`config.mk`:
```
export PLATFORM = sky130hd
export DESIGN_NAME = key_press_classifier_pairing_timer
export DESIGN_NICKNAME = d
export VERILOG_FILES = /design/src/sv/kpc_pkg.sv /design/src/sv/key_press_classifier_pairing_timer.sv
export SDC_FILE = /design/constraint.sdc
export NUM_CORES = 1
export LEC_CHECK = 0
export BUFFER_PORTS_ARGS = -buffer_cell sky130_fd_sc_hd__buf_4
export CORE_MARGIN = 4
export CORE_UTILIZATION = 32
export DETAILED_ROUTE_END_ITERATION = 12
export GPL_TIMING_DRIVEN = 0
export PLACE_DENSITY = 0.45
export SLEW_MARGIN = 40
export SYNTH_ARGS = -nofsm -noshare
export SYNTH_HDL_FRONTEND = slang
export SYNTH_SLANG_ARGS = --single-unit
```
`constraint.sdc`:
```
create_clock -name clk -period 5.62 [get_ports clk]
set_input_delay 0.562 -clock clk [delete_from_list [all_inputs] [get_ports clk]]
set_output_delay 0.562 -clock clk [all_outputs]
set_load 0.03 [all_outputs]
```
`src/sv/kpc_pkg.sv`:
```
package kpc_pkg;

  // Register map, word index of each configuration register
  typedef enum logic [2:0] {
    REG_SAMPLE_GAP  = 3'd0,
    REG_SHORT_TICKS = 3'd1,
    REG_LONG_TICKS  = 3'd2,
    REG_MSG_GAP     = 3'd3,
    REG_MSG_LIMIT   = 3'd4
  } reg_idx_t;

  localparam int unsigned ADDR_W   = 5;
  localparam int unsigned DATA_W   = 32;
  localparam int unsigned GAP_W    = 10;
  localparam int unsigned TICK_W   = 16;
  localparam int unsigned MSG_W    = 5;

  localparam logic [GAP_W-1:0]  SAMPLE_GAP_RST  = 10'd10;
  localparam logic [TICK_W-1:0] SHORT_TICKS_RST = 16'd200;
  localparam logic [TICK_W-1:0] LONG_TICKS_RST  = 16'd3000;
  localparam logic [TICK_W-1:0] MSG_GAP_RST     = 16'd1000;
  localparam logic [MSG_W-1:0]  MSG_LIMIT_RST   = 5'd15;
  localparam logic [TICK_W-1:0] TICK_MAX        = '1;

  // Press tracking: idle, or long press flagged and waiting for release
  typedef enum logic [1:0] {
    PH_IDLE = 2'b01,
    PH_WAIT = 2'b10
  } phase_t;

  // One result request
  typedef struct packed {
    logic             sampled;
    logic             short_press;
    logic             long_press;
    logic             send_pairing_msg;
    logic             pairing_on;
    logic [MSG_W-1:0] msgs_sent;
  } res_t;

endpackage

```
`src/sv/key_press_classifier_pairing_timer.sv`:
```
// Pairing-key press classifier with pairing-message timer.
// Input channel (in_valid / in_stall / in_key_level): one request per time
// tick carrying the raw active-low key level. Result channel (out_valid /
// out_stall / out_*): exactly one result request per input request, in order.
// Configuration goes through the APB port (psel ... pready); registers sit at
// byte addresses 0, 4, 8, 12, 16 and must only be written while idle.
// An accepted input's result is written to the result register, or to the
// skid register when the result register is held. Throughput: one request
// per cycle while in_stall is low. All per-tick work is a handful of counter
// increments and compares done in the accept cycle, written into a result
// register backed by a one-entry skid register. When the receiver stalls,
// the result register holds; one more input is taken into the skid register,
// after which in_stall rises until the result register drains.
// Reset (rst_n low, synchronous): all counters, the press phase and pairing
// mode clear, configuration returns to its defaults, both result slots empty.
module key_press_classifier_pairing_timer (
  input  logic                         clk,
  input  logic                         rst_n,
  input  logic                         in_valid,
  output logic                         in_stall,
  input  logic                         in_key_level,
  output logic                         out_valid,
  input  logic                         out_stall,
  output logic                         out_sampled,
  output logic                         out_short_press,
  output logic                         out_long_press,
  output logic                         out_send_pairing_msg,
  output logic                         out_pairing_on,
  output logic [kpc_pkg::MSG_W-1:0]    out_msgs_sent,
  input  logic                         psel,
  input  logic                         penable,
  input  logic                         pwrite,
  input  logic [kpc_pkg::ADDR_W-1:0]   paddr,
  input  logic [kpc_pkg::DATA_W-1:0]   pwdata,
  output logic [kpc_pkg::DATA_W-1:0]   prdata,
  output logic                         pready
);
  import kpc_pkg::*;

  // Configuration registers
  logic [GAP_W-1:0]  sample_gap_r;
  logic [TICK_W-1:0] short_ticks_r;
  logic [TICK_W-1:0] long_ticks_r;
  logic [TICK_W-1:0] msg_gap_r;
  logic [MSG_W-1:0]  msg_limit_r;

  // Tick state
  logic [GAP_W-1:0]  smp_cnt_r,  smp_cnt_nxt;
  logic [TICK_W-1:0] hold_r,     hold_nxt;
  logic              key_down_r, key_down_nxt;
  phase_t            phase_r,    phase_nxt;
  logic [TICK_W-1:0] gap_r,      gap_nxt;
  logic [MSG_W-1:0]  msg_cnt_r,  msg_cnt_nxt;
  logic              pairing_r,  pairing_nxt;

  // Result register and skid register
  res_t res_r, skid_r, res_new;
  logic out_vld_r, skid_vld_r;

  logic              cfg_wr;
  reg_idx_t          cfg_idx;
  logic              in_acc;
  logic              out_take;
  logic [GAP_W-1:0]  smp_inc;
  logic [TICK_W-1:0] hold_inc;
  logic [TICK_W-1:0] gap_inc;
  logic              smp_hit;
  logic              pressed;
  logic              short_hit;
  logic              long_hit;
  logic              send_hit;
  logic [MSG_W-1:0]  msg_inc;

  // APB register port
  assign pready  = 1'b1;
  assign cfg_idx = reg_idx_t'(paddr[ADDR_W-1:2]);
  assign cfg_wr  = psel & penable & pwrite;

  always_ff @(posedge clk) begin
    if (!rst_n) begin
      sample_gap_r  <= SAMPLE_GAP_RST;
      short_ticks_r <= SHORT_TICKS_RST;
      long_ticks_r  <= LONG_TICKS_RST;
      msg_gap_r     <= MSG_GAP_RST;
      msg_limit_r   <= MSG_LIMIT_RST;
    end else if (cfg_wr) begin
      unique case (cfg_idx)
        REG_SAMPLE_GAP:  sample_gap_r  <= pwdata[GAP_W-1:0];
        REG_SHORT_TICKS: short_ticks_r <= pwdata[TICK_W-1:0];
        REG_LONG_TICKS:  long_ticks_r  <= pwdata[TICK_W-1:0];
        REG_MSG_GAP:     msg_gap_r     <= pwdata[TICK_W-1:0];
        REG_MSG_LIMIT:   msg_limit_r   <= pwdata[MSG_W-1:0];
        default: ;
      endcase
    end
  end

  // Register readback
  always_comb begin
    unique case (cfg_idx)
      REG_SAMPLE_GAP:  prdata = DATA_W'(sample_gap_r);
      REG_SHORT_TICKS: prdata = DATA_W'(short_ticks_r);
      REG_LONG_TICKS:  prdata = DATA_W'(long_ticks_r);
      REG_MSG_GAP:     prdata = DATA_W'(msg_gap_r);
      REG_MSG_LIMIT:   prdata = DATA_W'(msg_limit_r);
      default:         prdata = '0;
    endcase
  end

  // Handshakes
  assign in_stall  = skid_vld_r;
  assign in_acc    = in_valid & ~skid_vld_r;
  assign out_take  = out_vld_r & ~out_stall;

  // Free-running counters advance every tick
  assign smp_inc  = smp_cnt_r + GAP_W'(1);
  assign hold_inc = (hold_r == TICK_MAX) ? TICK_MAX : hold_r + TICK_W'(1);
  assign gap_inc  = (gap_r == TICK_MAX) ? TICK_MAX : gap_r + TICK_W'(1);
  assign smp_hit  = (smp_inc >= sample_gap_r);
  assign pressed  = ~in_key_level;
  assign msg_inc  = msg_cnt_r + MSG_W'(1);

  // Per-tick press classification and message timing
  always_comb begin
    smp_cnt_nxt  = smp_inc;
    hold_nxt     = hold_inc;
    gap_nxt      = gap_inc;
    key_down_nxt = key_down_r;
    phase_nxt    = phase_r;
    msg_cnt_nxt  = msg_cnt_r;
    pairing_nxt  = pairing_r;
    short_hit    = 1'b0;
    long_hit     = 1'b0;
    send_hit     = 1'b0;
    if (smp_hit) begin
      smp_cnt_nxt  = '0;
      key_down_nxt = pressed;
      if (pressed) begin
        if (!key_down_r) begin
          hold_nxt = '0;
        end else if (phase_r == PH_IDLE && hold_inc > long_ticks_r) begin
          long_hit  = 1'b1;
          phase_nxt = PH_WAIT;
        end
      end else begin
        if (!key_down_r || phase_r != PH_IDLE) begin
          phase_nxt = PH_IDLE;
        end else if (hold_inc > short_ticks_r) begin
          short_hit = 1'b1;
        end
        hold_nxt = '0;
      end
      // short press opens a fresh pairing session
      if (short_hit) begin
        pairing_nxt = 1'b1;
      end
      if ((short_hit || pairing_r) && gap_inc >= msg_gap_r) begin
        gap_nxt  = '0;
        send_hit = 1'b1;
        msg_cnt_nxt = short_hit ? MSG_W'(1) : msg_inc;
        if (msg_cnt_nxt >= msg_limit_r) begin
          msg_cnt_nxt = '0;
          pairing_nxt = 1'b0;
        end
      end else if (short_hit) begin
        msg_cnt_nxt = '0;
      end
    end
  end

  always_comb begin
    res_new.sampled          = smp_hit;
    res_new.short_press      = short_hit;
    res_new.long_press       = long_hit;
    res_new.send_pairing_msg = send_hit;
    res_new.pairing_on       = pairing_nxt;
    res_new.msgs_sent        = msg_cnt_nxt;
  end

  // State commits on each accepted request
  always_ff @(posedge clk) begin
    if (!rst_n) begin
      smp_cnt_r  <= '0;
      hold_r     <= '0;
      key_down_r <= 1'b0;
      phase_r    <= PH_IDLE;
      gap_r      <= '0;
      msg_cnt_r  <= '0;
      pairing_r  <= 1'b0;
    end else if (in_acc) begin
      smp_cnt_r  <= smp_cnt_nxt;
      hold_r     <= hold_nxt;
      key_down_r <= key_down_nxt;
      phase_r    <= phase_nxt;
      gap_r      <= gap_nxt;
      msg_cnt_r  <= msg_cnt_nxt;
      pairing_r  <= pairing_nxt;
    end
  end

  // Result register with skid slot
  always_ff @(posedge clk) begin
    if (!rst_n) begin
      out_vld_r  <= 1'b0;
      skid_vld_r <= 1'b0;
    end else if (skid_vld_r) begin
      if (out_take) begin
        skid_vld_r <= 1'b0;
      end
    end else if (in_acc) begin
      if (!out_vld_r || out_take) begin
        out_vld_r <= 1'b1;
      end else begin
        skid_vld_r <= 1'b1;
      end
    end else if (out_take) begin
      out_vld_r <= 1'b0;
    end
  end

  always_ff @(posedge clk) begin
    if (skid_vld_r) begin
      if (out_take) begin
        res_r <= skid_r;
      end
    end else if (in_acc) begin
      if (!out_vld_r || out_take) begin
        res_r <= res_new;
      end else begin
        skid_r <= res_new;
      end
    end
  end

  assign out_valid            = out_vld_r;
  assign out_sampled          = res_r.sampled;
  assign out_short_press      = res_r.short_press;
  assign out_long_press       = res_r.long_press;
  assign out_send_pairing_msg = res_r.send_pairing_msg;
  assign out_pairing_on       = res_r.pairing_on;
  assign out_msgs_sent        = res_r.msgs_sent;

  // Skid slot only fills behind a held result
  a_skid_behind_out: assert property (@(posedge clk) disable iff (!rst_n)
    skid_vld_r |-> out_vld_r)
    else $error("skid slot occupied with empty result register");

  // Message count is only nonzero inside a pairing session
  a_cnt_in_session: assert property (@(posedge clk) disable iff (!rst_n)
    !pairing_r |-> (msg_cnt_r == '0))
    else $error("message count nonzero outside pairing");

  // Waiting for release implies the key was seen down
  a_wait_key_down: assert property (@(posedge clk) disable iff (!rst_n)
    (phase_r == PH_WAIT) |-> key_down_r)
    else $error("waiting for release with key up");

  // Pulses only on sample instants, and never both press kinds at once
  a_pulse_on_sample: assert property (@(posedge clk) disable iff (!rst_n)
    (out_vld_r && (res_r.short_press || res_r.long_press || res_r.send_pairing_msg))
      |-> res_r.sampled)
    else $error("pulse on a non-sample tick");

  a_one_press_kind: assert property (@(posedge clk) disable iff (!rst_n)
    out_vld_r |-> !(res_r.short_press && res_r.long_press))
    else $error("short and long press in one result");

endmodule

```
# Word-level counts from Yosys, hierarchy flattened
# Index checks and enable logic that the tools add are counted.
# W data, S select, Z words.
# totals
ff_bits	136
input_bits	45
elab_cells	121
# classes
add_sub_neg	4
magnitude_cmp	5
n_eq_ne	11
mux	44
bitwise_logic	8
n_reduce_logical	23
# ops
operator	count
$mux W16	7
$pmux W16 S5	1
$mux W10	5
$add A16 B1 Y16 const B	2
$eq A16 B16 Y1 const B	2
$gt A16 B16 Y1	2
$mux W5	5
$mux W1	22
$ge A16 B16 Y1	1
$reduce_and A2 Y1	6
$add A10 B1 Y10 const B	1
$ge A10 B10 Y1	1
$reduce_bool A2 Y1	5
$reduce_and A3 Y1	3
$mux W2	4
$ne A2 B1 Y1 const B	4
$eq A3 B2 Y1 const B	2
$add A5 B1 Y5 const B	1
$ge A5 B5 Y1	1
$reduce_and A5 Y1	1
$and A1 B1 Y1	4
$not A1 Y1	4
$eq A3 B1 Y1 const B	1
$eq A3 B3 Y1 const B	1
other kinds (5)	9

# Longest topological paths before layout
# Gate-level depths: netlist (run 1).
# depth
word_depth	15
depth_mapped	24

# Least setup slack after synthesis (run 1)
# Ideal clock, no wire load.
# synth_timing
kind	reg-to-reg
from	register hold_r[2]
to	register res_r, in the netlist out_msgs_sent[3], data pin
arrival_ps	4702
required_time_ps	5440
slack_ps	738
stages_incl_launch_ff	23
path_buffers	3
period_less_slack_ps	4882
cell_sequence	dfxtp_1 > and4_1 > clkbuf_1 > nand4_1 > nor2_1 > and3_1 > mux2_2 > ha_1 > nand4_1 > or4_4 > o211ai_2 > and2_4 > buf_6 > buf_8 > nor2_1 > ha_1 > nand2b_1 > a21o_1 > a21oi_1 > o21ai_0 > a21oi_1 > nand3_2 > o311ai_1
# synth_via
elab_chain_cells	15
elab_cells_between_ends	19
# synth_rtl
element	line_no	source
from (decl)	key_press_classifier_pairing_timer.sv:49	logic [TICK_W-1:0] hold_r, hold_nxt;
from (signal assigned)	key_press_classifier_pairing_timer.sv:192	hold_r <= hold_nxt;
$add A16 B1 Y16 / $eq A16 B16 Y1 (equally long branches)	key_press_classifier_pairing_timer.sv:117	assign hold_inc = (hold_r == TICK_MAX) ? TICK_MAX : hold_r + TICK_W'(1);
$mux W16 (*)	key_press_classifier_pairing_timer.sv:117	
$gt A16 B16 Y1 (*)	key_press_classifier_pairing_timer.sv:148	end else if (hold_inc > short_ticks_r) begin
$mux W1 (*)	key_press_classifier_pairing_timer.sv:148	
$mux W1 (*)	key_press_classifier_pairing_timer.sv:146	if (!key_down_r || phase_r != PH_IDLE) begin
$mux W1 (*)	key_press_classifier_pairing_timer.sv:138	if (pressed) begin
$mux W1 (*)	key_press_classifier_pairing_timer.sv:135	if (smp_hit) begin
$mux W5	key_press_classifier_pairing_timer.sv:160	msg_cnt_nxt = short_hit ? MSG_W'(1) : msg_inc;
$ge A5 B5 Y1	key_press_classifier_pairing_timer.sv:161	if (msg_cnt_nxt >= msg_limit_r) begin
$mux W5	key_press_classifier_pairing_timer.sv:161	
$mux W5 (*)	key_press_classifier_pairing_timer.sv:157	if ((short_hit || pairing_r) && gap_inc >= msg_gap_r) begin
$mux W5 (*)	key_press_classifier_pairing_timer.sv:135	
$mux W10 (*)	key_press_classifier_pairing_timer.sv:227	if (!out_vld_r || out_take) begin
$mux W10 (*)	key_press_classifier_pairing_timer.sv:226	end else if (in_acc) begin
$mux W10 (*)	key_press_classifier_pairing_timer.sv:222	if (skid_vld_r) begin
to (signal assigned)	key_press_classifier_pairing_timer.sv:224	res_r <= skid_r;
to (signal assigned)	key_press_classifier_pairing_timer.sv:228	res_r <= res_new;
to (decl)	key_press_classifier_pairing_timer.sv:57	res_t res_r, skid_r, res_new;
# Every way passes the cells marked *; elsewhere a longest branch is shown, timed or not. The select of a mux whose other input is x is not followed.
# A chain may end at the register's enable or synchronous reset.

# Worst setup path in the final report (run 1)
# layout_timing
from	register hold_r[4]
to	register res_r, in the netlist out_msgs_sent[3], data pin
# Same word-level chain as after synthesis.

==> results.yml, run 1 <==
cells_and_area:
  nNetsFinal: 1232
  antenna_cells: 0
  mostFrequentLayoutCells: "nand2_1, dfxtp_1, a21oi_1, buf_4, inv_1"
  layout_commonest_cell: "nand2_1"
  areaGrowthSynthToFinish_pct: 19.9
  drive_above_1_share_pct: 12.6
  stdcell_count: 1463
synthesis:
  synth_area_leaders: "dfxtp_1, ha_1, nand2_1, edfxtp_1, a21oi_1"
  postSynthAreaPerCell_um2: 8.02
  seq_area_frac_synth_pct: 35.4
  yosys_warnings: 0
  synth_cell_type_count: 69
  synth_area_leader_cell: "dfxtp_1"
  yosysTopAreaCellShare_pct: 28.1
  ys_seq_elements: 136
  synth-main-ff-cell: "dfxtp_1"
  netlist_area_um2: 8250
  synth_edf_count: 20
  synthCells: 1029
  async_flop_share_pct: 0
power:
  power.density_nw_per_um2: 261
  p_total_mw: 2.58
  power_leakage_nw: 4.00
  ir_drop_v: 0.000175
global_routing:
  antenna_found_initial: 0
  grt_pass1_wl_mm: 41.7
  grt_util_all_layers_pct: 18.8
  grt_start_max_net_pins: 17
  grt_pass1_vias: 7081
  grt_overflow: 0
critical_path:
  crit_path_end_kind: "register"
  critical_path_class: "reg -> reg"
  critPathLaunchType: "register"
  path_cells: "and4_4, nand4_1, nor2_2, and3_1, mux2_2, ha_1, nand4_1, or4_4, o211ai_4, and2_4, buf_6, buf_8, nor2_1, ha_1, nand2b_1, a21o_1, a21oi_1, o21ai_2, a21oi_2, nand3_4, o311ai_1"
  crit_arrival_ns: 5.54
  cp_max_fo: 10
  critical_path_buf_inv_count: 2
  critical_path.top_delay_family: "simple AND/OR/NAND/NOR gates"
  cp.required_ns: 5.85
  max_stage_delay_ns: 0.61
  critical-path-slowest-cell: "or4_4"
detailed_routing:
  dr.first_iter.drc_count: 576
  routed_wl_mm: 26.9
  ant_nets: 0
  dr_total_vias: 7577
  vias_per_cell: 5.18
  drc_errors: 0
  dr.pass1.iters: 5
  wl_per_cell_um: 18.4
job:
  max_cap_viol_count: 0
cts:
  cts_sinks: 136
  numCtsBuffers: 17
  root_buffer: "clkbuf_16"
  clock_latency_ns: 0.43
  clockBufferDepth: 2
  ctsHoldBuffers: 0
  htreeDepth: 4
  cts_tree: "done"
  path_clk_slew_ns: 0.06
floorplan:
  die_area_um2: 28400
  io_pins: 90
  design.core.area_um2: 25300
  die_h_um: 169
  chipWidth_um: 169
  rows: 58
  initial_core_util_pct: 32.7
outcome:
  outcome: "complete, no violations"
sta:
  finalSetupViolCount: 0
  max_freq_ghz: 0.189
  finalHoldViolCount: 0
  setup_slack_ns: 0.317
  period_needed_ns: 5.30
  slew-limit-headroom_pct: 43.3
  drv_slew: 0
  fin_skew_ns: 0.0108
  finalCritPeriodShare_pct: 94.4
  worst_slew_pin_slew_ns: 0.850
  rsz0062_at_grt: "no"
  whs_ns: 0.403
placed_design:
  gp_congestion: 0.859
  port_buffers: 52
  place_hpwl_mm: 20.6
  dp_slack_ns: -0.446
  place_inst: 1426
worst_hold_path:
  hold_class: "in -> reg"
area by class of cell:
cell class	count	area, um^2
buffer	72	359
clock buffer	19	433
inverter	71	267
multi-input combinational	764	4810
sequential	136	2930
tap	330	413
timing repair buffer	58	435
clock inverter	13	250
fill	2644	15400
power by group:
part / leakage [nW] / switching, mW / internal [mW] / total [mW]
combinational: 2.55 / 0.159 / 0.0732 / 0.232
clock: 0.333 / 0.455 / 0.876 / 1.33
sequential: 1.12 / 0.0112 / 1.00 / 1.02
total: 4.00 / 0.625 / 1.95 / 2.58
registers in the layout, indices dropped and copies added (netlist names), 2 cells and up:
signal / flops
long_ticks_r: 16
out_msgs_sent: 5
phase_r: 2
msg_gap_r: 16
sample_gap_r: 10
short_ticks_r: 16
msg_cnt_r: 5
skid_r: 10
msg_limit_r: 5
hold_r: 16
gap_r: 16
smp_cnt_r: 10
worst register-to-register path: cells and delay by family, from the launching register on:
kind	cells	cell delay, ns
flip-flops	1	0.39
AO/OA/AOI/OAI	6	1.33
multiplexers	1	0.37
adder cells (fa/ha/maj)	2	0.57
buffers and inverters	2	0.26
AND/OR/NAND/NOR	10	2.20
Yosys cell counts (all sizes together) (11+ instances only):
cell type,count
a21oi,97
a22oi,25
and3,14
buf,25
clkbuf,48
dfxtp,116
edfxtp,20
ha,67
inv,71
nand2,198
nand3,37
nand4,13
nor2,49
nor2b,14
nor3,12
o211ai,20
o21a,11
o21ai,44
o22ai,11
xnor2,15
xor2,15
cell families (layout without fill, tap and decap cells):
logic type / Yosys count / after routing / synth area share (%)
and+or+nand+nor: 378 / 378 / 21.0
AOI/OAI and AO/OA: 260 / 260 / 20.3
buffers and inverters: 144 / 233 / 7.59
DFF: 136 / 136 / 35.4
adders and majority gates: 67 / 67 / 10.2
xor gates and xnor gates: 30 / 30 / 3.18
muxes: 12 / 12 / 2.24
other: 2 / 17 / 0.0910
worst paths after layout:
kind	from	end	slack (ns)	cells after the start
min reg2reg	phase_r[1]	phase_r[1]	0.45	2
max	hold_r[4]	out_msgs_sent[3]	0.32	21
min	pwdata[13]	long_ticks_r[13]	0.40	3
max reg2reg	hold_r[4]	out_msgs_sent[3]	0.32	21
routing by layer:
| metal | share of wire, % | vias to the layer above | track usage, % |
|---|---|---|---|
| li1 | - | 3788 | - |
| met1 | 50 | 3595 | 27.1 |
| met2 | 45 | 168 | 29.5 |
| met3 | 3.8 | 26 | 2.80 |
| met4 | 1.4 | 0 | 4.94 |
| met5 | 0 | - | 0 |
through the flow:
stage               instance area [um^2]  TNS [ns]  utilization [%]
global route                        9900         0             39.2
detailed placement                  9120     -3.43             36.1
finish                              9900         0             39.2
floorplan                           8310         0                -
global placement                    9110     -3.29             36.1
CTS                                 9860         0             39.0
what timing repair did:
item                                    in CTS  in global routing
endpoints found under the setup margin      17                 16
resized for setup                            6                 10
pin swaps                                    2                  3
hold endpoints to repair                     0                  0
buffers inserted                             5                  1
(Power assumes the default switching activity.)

• • • • •

### WHAT THE TASK ASKS
From the data above, show each line that contains "request".

### SOLVED PROBLEM
  // One result request
// Input channel (in_valid / in_stall / in_key_level): one request per time
// out_stall / out_*): exactly one result request per input request, in order.
// skid register when the result register is held. Throughput: one request
  // State commits on each accepted request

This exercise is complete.